経団連くりっぷ No.40 (1996年 9月26日)

なびげーたー

高齢者介護制度のあり方について

経済本部副本部長 遠藤博志


介護保険制度の導入をめぐって、関係者の間で議論が沸騰する中、法案の準備がすすめられている。経団連としても意見をまとめた。

経団連では、財政制度委員会を中心に、高齢者介護制度をはじめ社会保障制度の抜本的な改革について提言をまとめていきたいと考えている。その成果は、今年中に財政構造改革の提言の中で一体のものとしてとりまとめる予定である。

高齢者介護については、他の社会保障制度の改革と切り離して、先行的に新たな保険制度を導入するということで、厚生省が中心となってその法制化の準備を進めている。
しかし、これまでに明らかにされた介護保険制度案をみると、多くの問題がある。さらに、より本質的な問題として、国民負担の見通しを含め社会保障制度全体の改革ビジョンが示されていない。
わが国の社会保障制度は、世界に例をみない急速な高齢化・少子化、成長率の低下の中で、財源面からもその綻びは覆いがたいものとなっており、社会保障制度の総合的、抜本的な再構築が不可欠になっている。
そのような状況下で、他の社会保障制度の改革との関連性が十分に議論されないまま、新たな社会保険制度を導入することには大きな問題があるのではないかと考える。
また、提案されている制度では公費負担と事業主負担の割合が大きく、企業の社会保障負担は、税負担と相まって今後ますます重くなり、企業の活性化を妨げることになる。

このような問題意識のもと、経団連ではとり急ぎ社会保障制度改革の必要性と高齢者介護に関する問題に絞って見解をとりまとめ、9月20日に発表した。

ここで主張したポイントは、次の3点である。
第1に、社会保障制度全体を早急に改革していく必要があるということである。
第2に、本格的な介護制度の導入は必要であるが、そのためには社会保障制度全体について、相互の有機的連関を明らかにしながら、議論すべきである。
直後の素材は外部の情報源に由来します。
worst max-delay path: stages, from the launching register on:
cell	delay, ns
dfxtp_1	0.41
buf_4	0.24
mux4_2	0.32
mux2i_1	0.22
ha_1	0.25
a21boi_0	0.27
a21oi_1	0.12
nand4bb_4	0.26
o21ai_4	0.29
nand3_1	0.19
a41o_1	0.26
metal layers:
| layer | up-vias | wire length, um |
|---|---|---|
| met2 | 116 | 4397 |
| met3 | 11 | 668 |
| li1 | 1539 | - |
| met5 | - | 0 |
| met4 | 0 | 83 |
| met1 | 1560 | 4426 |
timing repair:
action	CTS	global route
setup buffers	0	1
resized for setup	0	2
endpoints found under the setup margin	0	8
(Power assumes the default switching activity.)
File: config.mk
export PLATFORM = sky130hd
export DESIGN_NAME = trdb_word_buffer
export DESIGN_NICKNAME = d
export VERILOG_FILES = /design/src/rtl/trdb_pkg.sv /design/src/rtl/trdb_sat_counter.sv /design/src/rtl/trdb_word_buffer.sv
export SDC_FILE = /design/constraint.sdc
export NUM_CORES = 1
export LEC_CHECK = 0
export BUFFER_PORTS_ARGS = -buffer_cell sky130_fd_sc_hd__buf_2
export CAP_MARGIN = 10
export CORE_UTILIZATION = 45
export DETAILED_ROUTE_END_ITERATION = 10
export HOLD_SLACK_MARGIN = 0.03
export MAX_ROUTING_LAYER = met4
export PLACE_DENSITY_LB_ADDON = 0.08
export SLEW_MARGIN = 5
export SYNTH_ARGS = -nofsm -noshare
export SYNTH_HDL_FRONTEND = slang
export SYNTH_HIERARCHICAL = 1
export SYNTH_SLANG_ARGS = --single-unit
File: constraint.sdc
create_clock -name clk_i -period 4.3 [get_ports clk_i]
set_input_delay 0.86 -clock clk_i [delete_from_list [all_inputs] [get_ports clk_i]]
set_output_delay 0.86 -clock clk_i [all_outputs]
set_load 0.02 [all_outputs]
### src/rtl/regfile_init_fsm.sv
// Initialisation sweep controller for the register file.
// Walks every entry after reset or on request and owns the write port meanwhile.
module regfile_init_fsm
    import mips_pkg::*;
#(
    parameter int DW        = DEF_DW,
    parameter int DEPTH     = DEF_DEPTH,
    parameter int AW        = $clog2(DEPTH),
    parameter int INIT_MODE = INIT_ZERO
) (
    input  logic          clk,
    input  logic          rst,
    input  logic          init_req,
    output logic          busy,
    output logic          sweep_we,
    output logic [AW-1:0] sweep_addr,
    output logic [DW-1:0] sweep_data
);

    rf_state_e     state_q;
    rf_state_e     state_d;
    logic [AW-1:0] cnt_q;
    logic [AW-1:0] cnt_d;
    logic          busy_q;
    logic          busy_d;

    localparam logic [AW-1:0] LAST = AW'(DEPTH - 1);

    // Next-state logic: sweep one entry per cycle, leave at the last one.
    always_comb begin
        state_d = state_q;
        cnt_d   = cnt_q;
        unique case (state_q)
            ST_INIT: begin
                cnt_d = cnt_q + AW'(1);
                if (cnt_q == LAST) begin
                    state_d = ST_RUN;
                    cnt_d   = '0;
                end
            end
            ST_RUN: begin
                if (init_req) begin
                    state_d = ST_INIT;
                    cnt_d   = '0;
                end
            end
            default: begin
                state_d = ST_INIT;
                cnt_d   = '0;
            end
        endcase
        busy_d = (state_d == ST_INIT);
    end

    // State, sweep counter and busy flag; reset restarts the sweep.
    always_ff @(posedge clk or posedge rst) begin
        if (rst) begin
            state_q <= ST_INIT;
            cnt_q   <= '0;
            busy_q  <= 1'b1;
        end else begin
            state_q <= state_d;
            cnt_q   <= cnt_d;
            busy_q  <= busy_d;
        end
    end

    // Sweep write request toward the array write mux.
    always_comb begin
        sweep_we   = (state_q == ST_INIT);
        sweep_addr = cnt_q;
        if (INIT_MODE == INIT_INDEX) begin
            sweep_data = DW'(cnt_q);
        end else begin
            sweep_data = '0;
        end
    end

    assign busy = busy_q;

endmodule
そのような社会保障制度の将来ビジョンがないままでの介護保険制度の検討、導入には、俄には賛成しがたいということである。
第3に、社会保障制度改革は、

  1. 財政構造の改革、
  2. 民間活力の最大限の活用、
  3. 国民負担率の抑制、
  4. 財源方式の再検討と適切・公平な負担
の4点を実現するものでなければならない、ということである。

目下、与党および厚生省では、介護法案の次期国会提出に向けて準備しているようであるが、さらに十分な検討をすすめ、国民的コンセンサスを得る必要があると思われる。